* Problem description
Your answer should consist of the lines in the data below that contain "vios".

* Data records
<file path="src/rtl/booth_mac_seq.sv">
// Iterative radix-2 Booth signed multiplier with a saturating accumulator.
// One Booth step is retired per clock; start/ready/done handshake.
module booth_mac_seq #(
    parameter int WIDTH     = 8,
    parameter int ACC_GUARD = 8,
    localparam int ACC_WIDTH = 2*WIDTH + ACC_GUARD
) (
    input  logic                 clk,
    input  logic                 rst,
    input  logic                 start,
    input  logic                 acc_en,
    input  logic                 acc_clr,
    input  logic [WIDTH-1:0]     w2mul,
    input  logic [WIDTH-1:0]     x2mul,
    output logic                 ready,
    output logic                 done,
    output logic [2*WIDTH-1:0]   mul2acc,
    output logic [ACC_WIDTH-1:0] acc_out,
    output logic                 ovf
);

    localparam int CNT_W = $clog2(WIDTH);

    typedef enum logic [1:0] {IDLE, CALC, FIN} state_t;

    state_t               state_reg, state_next;
    logic                 load, step, fin;

    logic [WIDTH-1:0]     m_reg;
    logic [WIDTH:0]       a_reg;
    logic [WIDTH-1:0]     q_reg;
    logic                 qm1_reg;
    logic [CNT_W-1:0]     cnt_reg;
    logic                 acc_en_reg, acc_clr_reg;
    logic [2*WIDTH-1:0]   mul2acc_reg;
    logic [ACC_WIDTH-1:0] acc_reg;
    logic                 ovf_reg;
    logic                 done_reg;

    logic [WIDTH:0]       m_ext;
    logic [WIDTH:0]       a_sum;
    logic [2*WIDTH-1:0]   product;
    logic [ACC_WIDTH-1:0] prod_ext;
    logic [ACC_WIDTH:0]   acc_sum;
    logic                 acc_of;
    logic [ACC_WIDTH-1:0] acc_sat;

    always_ff @(posedge clk or negedge rst) begin
        if (!rst) state_reg <= IDLE;
        else      state_reg <= state_next;
    end

    always_comb begin
        state_next = state_reg;
        load       = 1'b0;
        step       = 1'b0;
        fin        = 1'b0;
        case (state_reg)
            IDLE: if (start) begin
                load       = 1'b1;
                state_next = CALC;
            end
            CALC: begin
                step = 1'b1;
                if (cnt_reg == CNT_W'(WIDTH-1)) state_next = FIN;
            end
            FIN: begin
                fin        = 1'b1;
                state_next = IDLE;
            end
            default: state_next = IDLE;
        endcase
    end

    // A carries one extra bit so that subtracting -2^(W-1) cannot wrap.
    assign m_ext = {m_reg[WIDTH-1], m_reg};

    always_comb begin
        a_sum = a_reg;
        case ({q_reg[0], qm1_reg})
            2'b01:   a_sum = a_reg + m_ext;
            2'b10:   a_sum = a_reg - m_ext;
            default: a_sum = a_reg;
        endcase
    end

    assign product  = {a_reg[WIDTH-1:0], q_reg};
    assign prod_ext = ACC_WIDTH'($signed(product));
    assign acc_sum  = {acc_reg[ACC_WIDTH-1], acc_reg} + {prod_ext[ACC_WIDTH-1], prod_ext};
    assign acc_of   = acc_sum[ACC_WIDTH] ^ acc_sum[ACC_WIDTH-1];
    // On overflow the extra top bit holds the true sign: clamp toward it.
    assign acc_sat  = acc_of ? {acc_sum[ACC_WIDTH], {(ACC_WIDTH-1){~acc_sum[ACC_WIDTH]}}}
                             : acc_sum[ACC_WIDTH-1:0];

    always_ff @(posedge clk or negedge rst) begin
        if (!rst) begin
            m_reg       <= '0;
            a_reg       <= '0;
            q_reg       <= '0;
            qm1_reg     <= 1'b0;
            cnt_reg     <= '0;
            acc_en_reg  <= 1'b0;
            acc_clr_reg <= 1'b0;
            mul2acc_reg <= '0;
            acc_reg     <= '0;
            ovf_reg     <= 1'b0;
            done_reg    <= 1'b0;
        end else begin
            done_reg <= 1'b0;
            if (load) begin
                m_reg       <= w2mul;
                q_reg       <= x2mul;
                qm1_reg     <= 1'b0;
                a_reg       <= '0;
                cnt_reg     <= '0;
                acc_en_reg  <= acc_en;
                acc_clr_reg <= acc_clr;
            end
            if (step) begin
                a_reg   <= {a_sum[WIDTH], a_sum[WIDTH:1]};
                q_reg   <= {a_sum[0], q_reg[WIDTH-1:1]};
                qm1_reg <= q_reg[0];
                cnt_reg <= cnt_reg + CNT_W'(1);
            end
            if (fin) begin
                mul2acc_reg <= product;
                done_reg    <= 1'b1;
                if (acc_clr_reg) begin
                    acc_reg <= prod_ext;
                    ovf_reg <= 1'b0;
                end else if (acc_en_reg) begin
                    acc_reg <= acc_sat;
                    if (acc_of) ovf_reg <= 1'b1;
                end
            end
        end
    end

    assign ready   = (state_reg == IDLE);
    assign done    = done_reg;
    assign mul2acc = mul2acc_reg;
    assign acc_out = acc_reg;
    assign ovf     = ovf_reg;

endmodule

</file>
<file path="config.mk">
export PLATFORM = sky130hd
export DESIGN_NAME = booth_mac_seq
export DESIGN_NICKNAME = d
export VERILOG_FILES = /design/src/rtl/booth_mac_seq.sv
export SDC_FILE = /design/constraint.sdc
export NUM_CORES = 1
export LEC_CHECK = 0
export BUFFER_PORTS_ARGS = -buffer_cell sky130_fd_sc_hd__buf_2
export CORE_UTILIZATION = 50
export CTS_CLUSTER_SIZE = 30
export DETAILED_ROUTE_END_ITERATION = 12
export GPL_ROUTABILITY_DRIVEN = 1
export PLACE_DENSITY = 0.68
export SLEW_MARGIN = 20
export SYNTH_ARGS = -nofsm -noshare
export SYNTH_HDL_FRONTEND = slang
export SYNTH_SLANG_ARGS = --single-unit
</file>
<file path="constraint.sdc">
create_clock -name clk -period 3.7 [get_ports clk]
set_input_delay 0.555 -clock clk [delete_from_list [all_inputs] [get_ports clk]]
set_output_delay 0.555 -clock clk [all_outputs]
set_load 0.02 [all_outputs]
</file>
==> key figures, run 1 <==
GRT
  • Grt ovf: 0
  • Vias in the first global route: 4284
  • Global-route wire length before repair: 21.3 mm
  • Largest net degree at the start of global routing: 75
  • Total GRT Usage: 0.268
  • Initial antenna violation count: 0

Timing
  • Period utilization: 0.907
  • Worst-margin pin slew: 0.955 ns
  • Clk_skew: 0.0106 ns
  • Worst slew margin relative to its limit: 0.363
  • Final Max Slew Viols: 0
  • RSZ-0062 raised after global routing: no
  • Tmin final: 3.36 ns
  • Final hold vios: 0
  • Hold WS: 0.323 ns
  • Max Freq: 298 MHz
  • Setup_tns: 0 ns
  • Final setup viols: 0

Die
  • Die Y: 101 um
  • Site row count: 35
  • Initial Util: 0.523
  • Ports: 64
  • Die footprint: 0.0102 mm^2
  • Core box area: 0.00937 mm^2
  • Die X: 101 um

Logic synthesis
  • Avg Cell Area, Syn: 8.39 um^2
  • Sequential area share after synthesis: 0.378
  • Post-synthesis cell count: 584
  • Async S/R FF share, synth: 1.00
  • Largest family of logic cells by synthesized area: compound AO/OA/AOI/OAI gates
  • EDFF count, synth: 0
  • Post-synthesis simple-gate area fraction: 0.191
  • Adder-cell area share of the yosys netlist: 0.100
  • Syn. warnings: 0
  • Synth Area in Compound Gates: 0.226
  • Xor and xnor area share after synthesis: 0.0608
  • Mapped cell area: 0.00490 mm^2
  • Synth cell types: 57
  • Net count after synthesis: 643
  • Post-synthesis mux area share: 0.00843
  • Seq cells post-synth: 74
  • Synth Flop Type: dfrtp_1

Route
  • Routed wire length: 12.8 mm
  • # DRC: 0
  • Number of DRC markers in iteration 0: 222
  • Drt first pass iters: 5
  • Vias/cell: 5.74
  • Routed wire per std cell: 16.6 um
  • Via count: 4440
  • Antenna Nets Post-Route: 0

Worst setup path
  • CP cell instances: ha_1 -> inv_1 -> fa_1 -> nand2b_1 -> a21oi_1 -> o21a_1 -> a211oi_2 -> a21oi_2 -> nand3_2 -> o31ai_2 -> o21ai_0
  • Critical-path maximum fanout: 11
  • Crit path max-delay family: compound AO/OA/AOI/OAI gates
  • Crit path kind: reg -> reg
  • Reg2reg start: q_reg[0]
  • Worst Path Buf+Inv: 1
  • Crit path launch type: flip-flop
  • Crit end category: flip-flop
  • Worst reg2reg setup slack: 0.34 ns
  • Terminus of the critical flop-to-flop path: acc_out[8]
  • CP max stage delay: 0.49 ns
  • Crit-path slowest cell: a21oi_2
  • Worst EP arrival: 3.55 ns
  • FF-to-FF path depth: 11
  • CP Data Required Time: 3.89 ns

Finish
  • Reg area: 0.00185 mm^2
  • Layout cells sized above 1: 0.163
  • Most common cell after layout, fill and taps aside: nand2_1
  • Max reg flops: 24
  • Final nets: 699
  • Final instance area: 0.00553 mm^2
  • Commonest cells after routing, fill and taps aside: nand2_1, dfrtp_1, buf_2
  • # diodes: 0
  • P&R area growth vs syn: 12.9%
  • Fill cell count: 907
  • Area occupied by multi-input gates: 0.00287 mm^2

CTS
  • Longest Clk Path Bufs: 2
  • Post-CTS setup buffers: 0
  • # hold bufs at CTS: 0
  • CTS tree: yes
  • Worst-Skew Late Latency: 0.35 ns
  • Post-cts resize count: 0
  • CTS root buf: clkbuf_8
  • Cts bufs inserted: 9
  • CTS sink cnt: 74
  • Reg clk slew, reported paths: 0.09 ns
  • H-tree Lvls: 3

Place
  • Input/output buffers: 63
  • Routability congestion estimate from global placement: 0.936
  • DP Wirelength: 9.24 mm
  • Area post-placement: 0.00533 mm^2

Status
  • Status: complete, no violations

Worst hold path
  • Hold Path Class: in -> async

Flow run
  • Max-cap violations: 0
-- area by class of cell --
| class | count | share of cell area |
|---|---|---|
| clock inverters | 7 | 0.0140 |
| flip-flops and latches | 74 | 0.335 |
| multi-input cells | 465 | 0.519 |
| clock buffers | 9 | 0.0224 |
| well taps | 129 | 0.0292 |
| repair buffers | 70 | 0.0670 |
| inverters | 20 | 0.0136 |
-- cell usage after synthesis, drive strengths merged, types with 4 or more instances --
library cell	count	area share
a21oi	58	0.063
nand3	19	0.020
a31oi	11	0.014
o21a	5	0.0077
and3	4	0.0056
a22oi	4	0.0061
nor3	6	0.0061
nor2	32	0.026
xnor2	24	0.043
a211oi	4	0.0082
o311ai	7	0.013
o211ai	7	0.011
or3	4	0.0051
dfrtp	74	0.38
o21ai	55	0.057
o31ai	5	0.0087
ha	36	0.092
inv	19	0.015
xor2	10	0.018
nor2b	6	0.0077
nand2b	10	0.013
and2	4	0.0056
nand2	124	0.095
clkbuf	22	0.017
-- logic make-up after synthesis --
family | Yosys count
adders and majority gates | 38
AOI/OAI and AO/OA | 176
and+or+nand+nor | 213
xor gates and xnor gates | 34
buffers and inverters | 45
muxes | 4
DFF | 74
-- worst max-delay path by stage --
stage          startpoint           to  slack [ns]  cells past startpoint
6_report         q_reg[0]   acc_out[8]        0.34                     11
5_1_grt          q_reg[0]   acc_out[8]        0.07                     11
4_1_cts          q_reg[0]   acc_out[8]        0.39                     11
3_5_place_dp     q_reg[0]   acc_out[8]        0.45                     11
3_3_place_gp     q_reg[0]  acc_out[20]        0.58                     11
2_1_floorplan  acc_out[0]  acc_out[22]        0.97                     12
-- stage by stage --
| stage | setup slack (ns) | std cells | util |
|---|---|---|---|
| global placement | 0.580 | 758 | 0.568 |
| floorplan | 0.971 | 584 | - |
| global route | 0.0715 | 774 | 0.590 |
| CTS | 0.386 | 774 | 0.590 |
| finish | 0.342 | 774 | 0.590 |
| detailed placement | 0.453 | 758 | 0.568 |
-- routing by layer --
metal  wire (um)  share of wire  vias up  GRT usage
met5           0              0        -          0
met4         157          0.012        0     0.0780
met3         772          0.060       19     0.0381
met2        5730           0.45      152      0.417
met1        6180           0.48     2087      0.389
li1            -              -     2182          -
Power of run 1 is left out: the tool's default activity adds up to more than one toggle a clock period on the data nets, which glitch-free logic cannot reach.
==> run 2, diff against run 1 <==
Settings changed: ABC_AREA set to 1, CORE_ASPECT_RATIO set to 0.5, PLACE_DENSITY 0.68 to 0.67.
==> key figures, run 2 <==
Worst setup path
  • FF-to-FF path depth: 15 (+4)
  • CP Data Required Time: 3.94 ns (+0.05 ns)
  • Terminus of the critical flop-to-flop path: acc_out[7]
  • Launch point of the worst path: q_reg[0]
  • Crit path launch type: flip-flop
  • Crit end category: flip-flop
  • Worst Setup EP: acc_out[7]
  • Worst EP arrival: 3.17 ns (-0.38 ns)
  • Reg2reg start: q_reg[0]
  • Worst reg2reg setup slack: 0.77 ns (+0.43 ns)
  • Crit path kind: reg -> reg
  • Critical-path maximum fanout: 23 (+12)

Timing
  • Max Freq: 341 MHz (+15%)
  • Worst slew margin relative to its limit: 0.302 (-0.0606)
  • Hold WS: 0.319 ns (-0.00363 ns)
  • Final hold vios: 0 (unchanged)
  • Final Max Slew Viols: 0 (unchanged)
  • Period utilization: 0.792 (-0.115)
  • Final setup viols: 0 (unchanged)
  • Tmin final: 2.93 ns (-0.427 ns)
  • Clk_skew: 0.00694 ns (-0.00362 ns)
  • Setup_tns: 0 ns (unchanged)
  • RSZ-0062 raised after global routing: no
  • Worst-margin pin slew: 1.05 ns (+0.0909 ns)

Finish
  • Fin util: 0.591 (+0.00123)
  • Final nets: 893 (+28%)
  • Commonest cells after routing, fill and taps aside: nand2_1, inv_1, dfrtp_1
  • # diodes: 0 (unchanged)
  • Layout cells sized above 1: 0.116 (-0.0472)
  • Most common cell after layout, fill and taps aside: nand2_1
  • P&R area growth vs syn: 13.5%
  • Max reg flops: 24 (unchanged)
  • Fill cell count: 1054 (+16%)

Place
  • Routability congestion estimate from global placement: 0.960 (+2.5%)
  • Input/output buffers: 63 (unchanged)
  • DP Wirelength: 11.0 mm (+19%)

Logic synthesis
  • Mapped cell area: 0.00537 mm^2 (+9.7%)
  • EDFF count, synth: 0 (unchanged)
  • Dominant cell type by area after synthesis: dfrtp_1
  • Synth cell types: 35 (-39%)
  • Sequential area share after synthesis: 0.345 (-0.0334)
  • Avg Cell Area, Syn: 6.92 um^2 (-17%)
  • Yosys top cell area share: 0.345 (-0.0334)
  • Seq cells post-synth: 74 (unchanged)
  • Async S/R FF share, synth: 1.00 (unchanged)
  • Synth Flop Type: dfrtp_1
  • Post-synthesis cell count: 776 (+33%)
  • Net count after synthesis: 835 (+30%)
  • Synth cell count leaders: nand2_1, inv_1, dfrtp_1
  • Synth top area cells: dfrtp_1, nand2_1, ha_1
  • Syn. warnings: 0 (unchanged)
  • Top-count cell post-synth: nand2_1

Route
  • Routed wire length: 14.6 mm (+14%)
  • Drt first pass iters: 5 (unchanged)
  • Routed wire per std cell: 15.0 um (-9.8%)
  • Via count: 5223 (+18%)
  • # DRC: 0 (unchanged)
  • Number of DRC markers in iteration 0: 339 (+53%)
  • Antenna Nets Post-Route: 0 (unchanged)
  • Vias/cell: 5.34 (-7.0%)

Die
  • Die Y: 75.3 um (-25%)
  • Site row count: 26 (-26%)
  • Core box area: 0.0103 mm^2 (+10%)
  • Die footprint: 0.0112 mm^2 (+9.7%)
  • Die X: 149 um (+47%)
  • Initial Util: 0.521 (-0.00171)
  • Ports: 64 (unchanged)

CTS
  • Post-cts resize count: 0 (unchanged)
  • # hold bufs at CTS: 0 (unchanged)
  • Reg clk slew, reported paths: 0.07 ns (-0.02 ns)
  • CTS root buf: clkbuf_16
  • H-tree Lvls: 3 (unchanged)
  • Cts bufs inserted: 9 (unchanged)
  • CTS tree: yes
  • CTS sink cnt: 74 (unchanged)
  • Worst-Skew Late Latency: 0.34 ns (about the same)
  • Longest Clk Path Bufs: 2 (unchanged)
  • Post-CTS setup buffers: 0 (unchanged)

GRT
  • Vias in the first global route: 4604 (+7.5%)
  • Global-route wire length before repair: 23.2 mm (+9.1%)
  • Grt ovf: 0 (unchanged)
  • Initial antenna violation count: 0 (unchanged)
  • Total GRT Usage: 0.271 (+0.00330)
  • Largest net degree at the start of global routing: 75 (unchanged)

Status
  • Status: complete, no violations

Worst hold path
  • Hold Path Class: in -> async

Flow run
  • Max-cap violations: 0 (unchanged)
-- run 2: changes by cell type after synthesis, moves of 6 or more --
cell | before | now
a21oi_1 | 53 | 67
a31oi_1 | 11 | 3
clkbuf_1 | 22 | 15
inv_1 | 19 | 93
nand2_1 | 124 | 277
nand2b_1 | 10 | 0
nand4_1 | 0 | 16
nor2_1 | 31 | 47
nor2b_1 | 6 | 0
o21bai_1 | 2 | 8
xnor2_1 | 24 | 6
xor2_1 | 10 | 18
-- run 2: cell families after synthesis --
group	share of synthesized area
muxes	0.00210
AOI/OAI and AO/OA	0.153
xor gates and xnor gates	0.0391
and+or+nand+nor	0.286
DFF	0.345
buffers and inverters	0.0838
adders and majority gates	0.0913
-- run 2: final cells by class --
cell class / instances / area [um^2] / area share
clock buffers: 9 / 225 / 0.0369
well taps: 140 / 175 / 0.0287
flip-flops and latches: 74 / 1850 / 0.304
clock inverters: 7 / 83.8 / 0.0137
multi-input cells: 590 / 3070 / 0.504
inverters: 93 / 349 / 0.0572
repair buffers: 66 / 340 / 0.0558
-- run 2: worst min-delay path by stage --
stage	start	endpoint
floorplan	rst	a_reg[0]
global placement	mul2acc[2]	mul2acc[2]
detailed placement	cnt_reg[0]	cnt_reg[0]
CTS	rst	acc_out[19]
global route	acc_en	acc_en_reg
finish	rst	acc_out[1]
-- run 2: critical path, cell delays in order, from the launching register on --
cell,delay [ns]
dfrtp_1,0.41
ha_1,0.26
inv_1,0.10
fa_1,0.39
inv_1,0.13
nand2_1,0.08
nand2_1,0.06
nand3_1,0.06
nand2_1,0.23
nand2_2,0.12
nand4_1,0.10
nand2_1,0.10
a21oi_4,0.51
nand2_1,0.13
nand2_1,0.09
nand2_1,0.04
-- run 2: per-stage QoR --
stage / std cells / cell area, um^2 / setup slack, ns
floorplan: 776 / 5370 / 1.40
CTS: 979 / 6100 / 0.752
global placement: 963 / 5790 / 0.759
finish: 979 / 6100 / 0.769
detailed placement: 963 / 5790 / 0.758
global route: 979 / 6100 / 0.437
-- run 2: routing by layer --
metal	GRT usage	part of all wire	vias to the layer above	routed length, um
li1	-	-	2632	-
met1	0.397	0.52	2412	7550
met2	0.423	0.42	162	6140
met3	0.0455	0.053	17	779
met4	0.0630	0.012	0	174
met5	0	0	-	0
Power of run 2 is left out for the same reason.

* Your response
  • Final hold vios: 0
  • Final hold vios: 0 (unchanged)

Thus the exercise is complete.